元重製作所(石見焼 / すり鉢、おろし器)のイノベーション

[ デザインイノベーション事業/ Design innovation ]
・問題点、課題

元重製作所は大正14年の創業以来、石見焼の水瓶をはじめ、植木鉢やお皿などを製造し、約35年前の三代目社長から、すり鉢を本格的に製造をはじめ全国に流通していきました。しかし4代目の元重慎市(現専務)が会社に入った時、昔と違い家庭からその姿が薄れかかっていたり、親世代が昔購入したものが丈夫なので新しく買う理由がなかったりと、すり鉢の需要はちょうど過渡期を向かえていました。モノづくりには絶対的な自信はあっても今までと同じやり方ではこのまま縮小してしまう。
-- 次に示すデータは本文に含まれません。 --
File: src/rtl/cpu_pkg.sv
// Shared CPU encodings: opcodes, F-group function codes, ALU operations and
// the decoded control word consumed by the datapath.
package cpu_pkg;
    localparam logic [3:0] OP_HALT = 4'h0;
    localparam logic [3:0] OP_JMP  = 4'h1;
    localparam logic [3:0] OP_BGT  = 4'h4;
    localparam logic [3:0] OP_BLT  = 4'h5;
    localparam logic [3:0] OP_BEQ  = 4'h6;
    localparam logic [3:0] OP_ANDI = 4'h8;
    localparam logic [3:0] OP_ORI  = 4'h9;
    localparam logic [3:0] OP_LBU  = 4'hA;
    localparam logic [3:0] OP_SB   = 4'hB;
    localparam logic [3:0] OP_LW   = 4'hC;
    localparam logic [3:0] OP_SW   = 4'hD;
    localparam logic [3:0] OP_FUNC = 4'hF;

    localparam logic [3:0] FN_ADD  = 4'h0;
    localparam logic [3:0] FN_SUB  = 4'h1;
    localparam logic [3:0] FN_MUL  = 4'h4;
    localparam logic [3:0] FN_DIV  = 4'h5;
    localparam logic [3:0] FN_MOV  = 4'h7;
    localparam logic [3:0] FN_SWAP = 4'h8;

    typedef enum logic [2:0] {
        ALU_ADD    = 3'd0,
        ALU_SUB    = 3'd1,
        ALU_MUL    = 3'd2,
        ALU_DIV    = 3'd3,
        ALU_PASS_B = 3'd4,
        ALU_AND    = 3'd5,
        ALU_OR     = 3'd6,
        ALU_RSVD   = 3'd7
    } alu_op_e;

    typedef struct packed {
        logic    w2_addr_src;
        logic    w2_en;
        logic    write_back;
        logic    mem_to_reg;
        logic    alu_src;
        alu_op_e alu_op;
        logic    memory_read;
        logic    memory_write;
        logic    byte_select;
        logic    err;
        logic    alu_op2_src;
    } ctrl_t;
endpackage

File: src/rtl/control_if.sv
// Instruction in, registered control word out, between fetch stage and control.
interface control_if;
    logic [15:0] instruction;
    logic        w2_addr_src;
    logic        w2_en;
    logic        write_back;
    logic        mem_to_reg;
    logic        alu_src;
    logic [2:0]  alu_op;
    logic        memory_read;
    logic        memory_write;
    logic        byte_select;
    logic        err;
    logic        alu_op2_src;

    modport master (
        output instruction,
        input  w2_addr_src, w2_en, write_back, mem_to_reg, alu_src, alu_op,
               memory_read, memory_write, byte_select, err, alu_op2_src
    );

    modport slave (
        input  instruction,
        output w2_addr_src, w2_en, write_back, mem_to_reg, alu_src, alu_op,
               memory_read, memory_write, byte_select, err, alu_op2_src
    );
endinterface

File: src/rtl/control_decode.sv
// Pure combinational instruction decoder; anything not set for an opcode stays 0.
module control_decode
    import cpu_pkg::*;
(
    input  logic [3:0] opcode,
    input  logic [3:0] funct,
    output ctrl_t      ctrl
);
    always_comb begin
        ctrl = '0;
        case (opcode)
            OP_HALT, OP_JMP: ;
            OP_BGT, OP_BLT, OP_BEQ: begin
                ctrl.alu_op      = ALU_SUB;
                ctrl.alu_op2_src = 1'b1;
            end
            OP_ANDI: begin
                ctrl.write_back = 1'b1;
                ctrl.alu_src    = 1'b1;
                ctrl.alu_op     = ALU_AND;
            end
            OP_ORI: begin
                ctrl.write_back = 1'b1;
                ctrl.alu_src    = 1'b1;
                ctrl.alu_op     = ALU_OR;
            end
            OP_LBU, OP_LW: begin
                ctrl.memory_read = 1'b1;
                ctrl.mem_to_reg  = 1'b1;
                ctrl.write_back  = 1'b1;
                ctrl.alu_src     = 1'b1;
                ctrl.byte_select = (opcode == OP_LBU);
            end
            OP_SB, OP_SW: begin
                ctrl.memory_write = 1'b1;
                ctrl.alu_src      = 1'b1;
                ctrl.byte_select  = (opcode == OP_SB);
            end
            OP_FUNC: begin
                case (funct)
                    FN_ADD: ctrl.write_back = 1'b1;
                    FN_SUB: begin
                        ctrl.write_back = 1'b1;
                        ctrl.alu_op     = ALU_SUB;
                    end
                    FN_MUL, FN_DIV: begin
                        // Product/quotient high half goes to R0 via port 2
                        ctrl.write_back = 1'b1;
                        ctrl.w2_en      = 1'b1;
                        ctrl.alu_op     = (funct == FN_MUL) ? ALU_MUL : ALU_DIV;
                    end
                    FN_MOV: begin
                        ctrl.write_back = 1'b1;
                        ctrl.alu_op     = ALU_PASS_B;
                    end
                    FN_SWAP: begin
                        ctrl.write_back  = 1'b1;
                        ctrl.w2_en       = 1'b1;
                        ctrl.w2_addr_src = 1'b1;
                        ctrl.alu_op      = ALU_PASS_B;
                    end
                    default: ctrl.err = 1'b1;
                endcase
            end
            default: ctrl.err = 1'b1;
        endcase
    end
endmodule

File: src/rtl/control.sv
// Control unit: combinational decode followed by one output register stage.
module control
    import cpu_pkg::*;
(
    input logic      clk,
    input logic      rst,
    control_if.slave bus
);
    ctrl_t dec;
    ctrl_t q;

    control_decode u_decode (
        .opcode (bus.instruction[15:12]),
        .funct  (bus.instruction[3:0]),
        .ctrl   (dec)
    );

    always_ff @(posedge clk) begin
        if (rst) q <= '0;
        else     q <= dec;
    end

    assign bus.w2_addr_src  = q.w2_addr_src;
    assign bus.w2_en        = q.w2_en;
    assign bus.write_back   = q.write_back;
    assign bus.mem_to_reg   = q.mem_to_reg;
    assign bus.alu_src      = q.alu_src;
    assign bus.alu_op       = q.alu_op;
    assign bus.memory_read  = q.memory_read;
    assign bus.memory_write = q.memory_write;
    assign bus.byte_select  = q.byte_select;
    assign bus.err          = q.err;
    assign bus.alu_op2_src  = q.alu_op2_src;
endmodule

File: src/flat_wrapper.sv
// flat-port wrapper written by rule: the top's interface ports become plain ports
module control_flat import cpu_pkg::*;
  (clk, rst, bus_instruction, bus_w2_addr_src, bus_w2_en, bus_write_back, bus_mem_to_reg, bus_alu_src, bus_alu_op, bus_memory_read, bus_memory_write, bus_byte_select, bus_err, bus_alu_op2_src);
  control_if bus_i ();
  input logic clk;
  input logic rst;
  input wire logic [$bits(bus_i.instruction)-1:0] bus_instruction;
  output wire logic [$bits(bus_i.w2_addr_src)-1:0] bus_w2_addr_src;
  output wire logic [$bits(bus_i.w2_en)-1:0] bus_w2_en;
  output wire logic [$bits(bus_i.write_back)-1:0] bus_write_back;
  output wire logic [$bits(bus_i.mem_to_reg)-1:0] bus_mem_to_reg;
  output wire logic [$bits(bus_i.alu_src)-1:0] bus_alu_src;
  output wire logic [$bits(bus_i.alu_op)-1:0] bus_alu_op;
  output wire logic [$bits(bus_i.memory_read)-1:0] bus_memory_read;
  output wire logic [$bits(bus_i.memory_write)-1:0] bus_memory_write;
  output wire logic [$bits(bus_i.byte_select)-1:0] bus_byte_select;
  output wire logic [$bits(bus_i.err)-1:0] bus_err;
  output wire logic [$bits(bus_i.alu_op2_src)-1:0] bus_alu_op2_src;
  assign bus_i.instruction = bus_instruction;
  assign bus_w2_addr_src = bus_i.w2_addr_src;
  assign bus_w2_en = bus_i.w2_en;
  assign bus_write_back = bus_i.write_back;
  assign bus_mem_to_reg = bus_i.mem_to_reg;
  assign bus_alu_src = bus_i.alu_src;
  assign bus_alu_op = bus_i.alu_op;
  assign bus_memory_read = bus_i.memory_read;
  assign bus_memory_write = bus_i.memory_write;
  assign bus_byte_select = bus_i.byte_select;
  assign bus_err = bus_i.err;
  assign bus_alu_op2_src = bus_i.alu_op2_src;
  control u_core (.clk(clk), .rst(rst), .bus(bus_i));
endmodule
File: config.mk
export PLATFORM = sky130hd
export DESIGN_NAME = control_flat
export DESIGN_NICKNAME = d
export VERILOG_FILES = /design/src/rtl/cpu_pkg.sv /design/src/rtl/control_if.sv /design/src/rtl/control_decode.sv /design/src/rtl/control.sv /design/src/flat_wrapper.sv
export SDC_FILE = /design/constraint.sdc
export NUM_CORES = 1
export LEC_CHECK = 0
export BUFFER_PORTS_ARGS = -buffer_cell sky130_fd_sc_hd__buf_2
export CAP_MARGIN = 20
export CORE_MARGIN = 2
export CORE_UTILIZATION = 39
export CTS_CLUSTER_DIAMETER = 30
export DETAILED_ROUTE_END_ITERATION = 7
export GPL_ROUTABILITY_DRIVEN = 0
export PLACE_DENSITY = 0.74
export SLEW_MARGIN = 20
export SYNTH_ARGS = -nofsm -noshare
export SYNTH_HDL_FRONTEND = slang
export SYNTH_SLANG_ARGS = --single-unit
File: constraint.sdc
create_clock -name clk -period 1.3 [get_ports clk]
set_input_delay 0.26 -clock clk [delete_from_list [all_inputs] [get_ports clk]]
set_output_delay 0.26 -clock clk [all_outputs]
set_load 0.03 [all_outputs]
==> results.md <==
- Pint: 0.000601 W
- Post-Syn Nets: 77
- Sequential area share after synthesis: 42.2%
- DRT antenna net count: 0
- Row Count: 13
- CP max-delay cell: dfxtp_1
- Vert. Die Dim: 42.2 um
- DP HPWL: 803 um
- Layout cell share with drive strength beyond 1: 39.8%
- Synth top area share: 42.2%
- Psw: 0.000207 W
- Initial drt markers: 11
- Initial antenna violation count: 0
- VDD IR-drop max: 0.500 mV
- CTS clk-pin slew, worst paths: 0.07 ns
- Vias: 520
- Combinational power share: 16.8%
- Total grt overflow: 0
- Final slew viol count: 0
- Pleak: 0.326 nW
- Routed WL per cell: around 11 um
- RSZ-0062 raised after global routing: no
- Gate Count Post-Synth: 59
- Root buffer cell: clkbuf_4
- Critical Path RT: roughly 1.0 ns
- Switching share of power: 25.6%
- Area grow syn2layout: 26.2%
- Cell area power density: 1130 nW/um^2
- Synthesized area per cell: 9.65 um^2
- Yosys cell types: 33
- Via/cell ratio: ~5.3
- Syn. warnings: 0
- Crit share post-route: 79.8%
- CORE AREA: 1330 um^2
- Register share of total power: a little under half
- Initial Util: 42.7%
- Final nets: 102
- Top Ports: 31
- Setup violations, final: 0
- Slowest stage delay, CP: 0.32 ns
- Busiest grt layer: met2
- Status: finished clean
- Drt drc: 0
- GR Util met2: slightly below 20%
- First-pass GRT wire length: approximately 1700 um
- Crit path depth: 1
- Synthesized cell area: approximately 570 um^2
- CTS H-tree depth: 1
- Synth Register Bits: 12
- Asr flop ratio synth: 0%
- Fin. Hold Viols: 0
- CP cell instances: buf_2
- WHS Path Cells: 2
- Critical Path AT: 0.78 ns
- CP bufs+invs: 1
- Max-cap violations: 0
- Post-synth top flop: dfxtp_1
- Setup crit start kind: flip-flop
- Vias in the first global route: 420
- CP Capture Type: output pin
- CTS Hold Bufs: 0
- Met3 usage: 4.31%
- Largest area contributor in the netlist: dfxtp_1
- Top cells by area, synth: dfxtp_1 (42%), nor3b_1 (5.3%), a21oi_1 (3.5%)
- TNS Setup: 0 ns
- Routed WL: 1090 um
- Met1 usage: 14.9%
- Max clock buf depth: 2
- Max FFs per register: 3
- Minimum clock period: 1.04 ns
- CTS tree: done
- Inserted Clock Buffers: 3
- Post-CTS setup repair buffer count: 0
- Worst slew pin tran: around 0.27 ns
- CTS Sinks: 12
- Rel. slew slack: 82.1%
- Kind of critical path: reg2out
- Die X: 42.2 um
- Critical path's top delay family: flip-flops
- HP Class: in2reg
- Number of flops mapped to enable cells by yosys: 0
- Post-layout util: 53.8%
- Crit path max fanout: 1
- Fraction of power consumed by the clock network: 36.0%
- PortBufs: 22
- GRT Overall Usage: between 10% and 20%
- Pin count of the biggest net entering global routing: 12
- # diodes: 0
- Pre-antenna DRT Iters: 5
- Die area: 1780 um^2
- Fmax: 964 MHz
- Cts repair resizes: 0
==> path summary, 6_finish.rpt <==
kind / to / from
min: u_core.bus.alu_op[1]$_SDFF_PP0_ / rst
max: bus_write_back / u_core.bus.write_back$_SDFF_PP0_
==> through the flow <==
step	instance area, um^2	hold WS (ns)	cells	setup WS [ns]	total power, W
CTS	718	0.222	98	0.253	0.000816
global route	718	0.225	98	0.232	0.000843
finish	718	0.222	98	0.263	0.000809
global placement	682	0.504	94	0.0566	0.000524
floorplan	569	0.322	59	0.183	0.000482
detailed placement	682	0.510	94	0.0546	0.000525
==> power groups by stage <==
stage	clock network, W	registers (W)	logic, W
global route	0.000313	0.000383	0.000147
finish	0.000291	0.000382	0.000136
floorplan	0	0.000417	0.0000644
detailed placement	0	0.000391	0.000135
CTS	0.000299	0.000382	0.000136
global placement	0	0.000391	0.000133
==> cells in the final DEF, fill, tap and decap left out, drive strengths merged, types with 2 or more instances in the layout <==
cell type	Yosys	final
nor3b	4	4
nand2	3	3
dfxtp	12	12
o21ai	3	3
nor2	2	2
clkbuf	0	4
nand2b	3	3
buf	4	24
nor3	3	3
a21oi	5	5
==> synth_stat cells, types with 2 or more instances <==
| cell | instances |
|---|---|
| o21ai_1 | 2 |
| buf_4 | 2 |
| nor2_1 | 2 |
| a21oi_1 | 4 |
| nor3b_1 | 4 |
| nand2_1 | 3 |
| dfxtp_1 | 12 |
| nand2b_1 | 3 |
| nor3_1 | 3 |
==> cells by family (layout without fill, tap and decap cells) <==
kind of cell / Yosys count / after routing / share of synthesized area, %
flip-flops: 12 / 12 / 42.2
AND/OR/NAND/NOR: 27 / 27 / 33.9
AO/OA/AOI/OAI: 13 / 13 / 14.5
adder cells (fa/ha/maj): 1 / 1 / 1.76
XOR/XNOR: 1 / 1 / 1.54
buffers and inverters: 5 / 29 / 6.15
==> routing by layer <==
layer  vias up  share of wire [%]  routed length [um]
met5         -                  0                   0
met4         0                1.7                  19
met3         4                9.6                 104
met2        29                 47                 508
met1       226                 42                 455
li1        261                  -                   -
==> cell type report <==
| type | count | area [um^2] |
|---|---|---|
| Sequential cell | 12 | 240 |
| Inverter | 1 | 3.75 |
| Clock buffer | 4 | 36.3 |
| Multi-Input combinational cell | 42 | 294 |
| Fill cell | 125 | 616 |
| Timing Repair Buffer | 24 | 125 |
| Tap cell | 15 | 18.8 |
Power figures use the tool's default switching activity.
専務はとても危機感を覚えたのでした。

・デザインしたこと

元重製作所の専務が日々試行錯誤する中、社内では孤立化してしまい、外からの情報も少なく、悩んでいました。我々は生産量を減らして利益率を上げるにはどうしたら良いか、どんなことにこだわるべきか、既存の販路とは別の販路を作るにはどうしたら良いかなど、酒の席を借りていろんな実体験を元に自然な形でアドバイスしていきました。そして専務の努力で素晴らしい商品が完成しました。そこからその素晴らしい商品の周辺を取り巻くブランド全体のデザインや海外展開を手伝わせていただくことになります。また既存の販路のお客さんに悪影響のないように専務が頭になる別ブランド「もとしげ」をデザインしました。すり鉢とおろし器をメインに製造している会社と一目でわかり、海外でもそのまま使えるよう英文字を組み合わせた新たにロゴをデザインし、展示会でのブース、パンフレット、webなどをブランドに関わるもの全てを製作させていただきました。現在海外販路開拓と卸を担当する形でお付き合いを継続的にさせていただいています。

・ストーリー

元々は石見焼きの水瓶を製造する会社でしたが上水道の普及により水瓶の需要は減少していきました。植木鉢やお皿など製造していた時期もありましたが他の焼物産地と比べると決定的に勝るものがなく、長く苦しい時代が続きました。三代目社長がこの状況を打破するためにすり鉢に最適だった石見の土を使い、すり鉢を製造を始めました。エンジニアだった経験を生かして、すり鉢専用の生産ラインを自ら設計し低コストで商品と作る環境を築き上げました。全国的にすり鉢が不足していたことも味方したことと、ホームセンターが全国に普及した時期に重なり、もとしげのすり鉢は全国へと広まっていきました。

・変化したこと(結果)

東京の展示会への出展で多くの取引先ができました。また海外でも外国の食文化にあった使用方法が発見でき、海外でも取引が素晴らしい勢いで増えてきています。またブランドの立ち上げ時にはクラウドファンディング(Makuake)を活用し、目標金額の300%を超えるなど、PRとマーケティングの活用を兼ねた時代にあったスタートをきることができました。生産性よりも、道具としての使い勝手を考えきった結果、生産量は減っても利益率を上げることができ、その商品が時代に受け入れられて広がっています。それでも品質と比べてお手頃な価格帯で提供できるもとしげの製造力は素晴らしいです。専務は言います。「この商品を新たなスタンダードにしたい」と。